An abridged version of the play was included in Episodes 23, "Ghosts", and 24, "The Pretender", of the 1977 BBC Radio 4 drama series Vivat Rex.

==Authorship, sources==
The play is credited to Ford in contemporaneous sources, though some critics have argued that is it sufficiently atypical of his work to raise the possibility of a second hand in the play— possibly Ford's repeated collaborator Thomas Dekker. Other scholars disagree, and assign the play to Ford alone.

Ford's primary historical sources for the play were The History of the Reign of King Henry VII by Francis Bacon (1622) and The True and Wonderful History of Perkin Warbeck by Thomas Gainsford (1618). A manuscript of the play exists, though it is a late product, dating to around 1745, and offers little additional insight into the play.

==Characters==
Britons

- Henry VII
- Lord Dawbney
- Sir William Stanley
- Earl of Oxford
- Earl of Surrey
- Fox
- Urswick
- Sir Robert Clifford
- Lambert Simnel

Scots

- James IV
- Earl of Huntley
- Lady Katherine Gordon
- Jane Douglas
- Earl of Crawford
- Countess of Crawford
- Lord Dalyell
- Marchmont

Rebels

- Perkin Warbeck
- Stephen Frion
- John A-Water
- Heron
- Sketon
- Astley

Spaniards
- Hialas

==Genre and plot==
The history play was rather outmoded in the Caroline era—a fact that Ford himself mentions in the Prologue to his play: "Studies have of this nature been of late / So out of fashion, so unfollowed..." (lines 1–2). Ford sticks close to his historical sources, more so than most playwrights of the English Renaissance era who ventured into the history-play genre. Ford's Warbeck, like his historical model, claims to be "Richard IV," one of the princes supposedly murdered in the Tower of London during the reign of Richard III, but who allegedly escaped to champion the cause of the House of York. The Scottish invasion and two Cornish uprisings are shown; but Warbeck's efforts to win the crown are not successful, the Spanish peacemaker Pedro de Ayala appears as 'Hialas.' Ford departs from his sources in one notable instance: he depicts the captured Warbeck in an encounter with Lambert Simnel, another defeated pretender to the throne who has renounced his claim and been pardoned. Simnel offers Warbeck the same chance, but Warbeck refuses to yield. In the play's climactic final scene, Warbeck is placed in the stocks, a public humiliation preceding his execution; Warbeck's followers are shown with halters around their necks as they too are led to death.

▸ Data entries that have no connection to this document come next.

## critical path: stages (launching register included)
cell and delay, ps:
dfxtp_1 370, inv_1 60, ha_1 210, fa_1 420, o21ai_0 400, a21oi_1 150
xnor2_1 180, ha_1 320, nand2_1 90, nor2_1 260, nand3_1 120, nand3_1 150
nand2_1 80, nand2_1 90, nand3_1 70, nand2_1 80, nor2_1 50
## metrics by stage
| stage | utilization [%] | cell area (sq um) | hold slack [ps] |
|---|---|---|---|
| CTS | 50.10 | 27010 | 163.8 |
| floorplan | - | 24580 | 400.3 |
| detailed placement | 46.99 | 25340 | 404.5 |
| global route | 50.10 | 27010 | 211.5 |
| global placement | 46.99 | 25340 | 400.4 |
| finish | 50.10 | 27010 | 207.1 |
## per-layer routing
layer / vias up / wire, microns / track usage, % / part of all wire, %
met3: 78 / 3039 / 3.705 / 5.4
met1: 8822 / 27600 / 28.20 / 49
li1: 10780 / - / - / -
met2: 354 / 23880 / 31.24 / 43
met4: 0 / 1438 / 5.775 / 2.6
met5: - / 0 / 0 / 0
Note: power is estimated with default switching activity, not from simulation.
File: src/rtl/rom_pkg.sv
// shared constants and types for the four-slot ROM read subsystem
// import with rom_pkg::* in the module header of any block that needs them

package rom_pkg;

    localparam int NUM_SLOTS = 4;
    localparam int SDRAM_AW  = 22;  // counts 32-bit words
    localparam int SLOT_AW   = 16;  // item address of one client

    // cycles from reset or download release to ready
    localparam int READY_DELAY = 4;

    // per-slot item width, slot 0 first
    localparam int SLOT_DW [NUM_SLOTS] = '{8, 16, 32, 8};

    // word offset of each slot's region in SDRAM
    localparam logic [SDRAM_AW-1:0] SLOT_OFFSET [NUM_SLOTS] = '{
        22'h00_0000,
        22'h01_0000,
        22'h02_0000,
        22'h03_4000
    };

    // one SDRAM word seen as bytes, halfwords or the whole word
    typedef union packed {
        logic [3:0][7:0]  b;
        logic [1:0][15:0] h;
        logic [31:0]      w;
    } rom_word_u;

    // client access into a slot
    typedef struct packed {
        logic               cs;
        logic [SLOT_AW-1:0] addr;
    } slot_bus_t;

    // pending miss from a slot to the arbiter
    typedef struct packed {
        logic                req;
        logic [SDRAM_AW-1:0] addr;
    } slot_req_t;

    // read data coming back from the SDRAM controller
    typedef struct packed {
        logic      rdy;     // one cycle per read
        rom_word_u data;
    } sdram_rsp_t;

endpackage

Overall, Ford treats Warbeck with sympathy and compassion; without actively taking Warbeck's part, he strives for a neutral treatment, in contrast with the overwhelmingly negative tone of official Tudor historiography.

==Critical responses==
This "fascinating, troubling play" has provoked a large and growing body of critical commentary. "Criticism of the play...has centered upon the psychological, the political, and the paradoxical." Critics have disagreed about the sanity of Ford's Warbeck, the political message of the play, and even whether it is history or "Anti-History."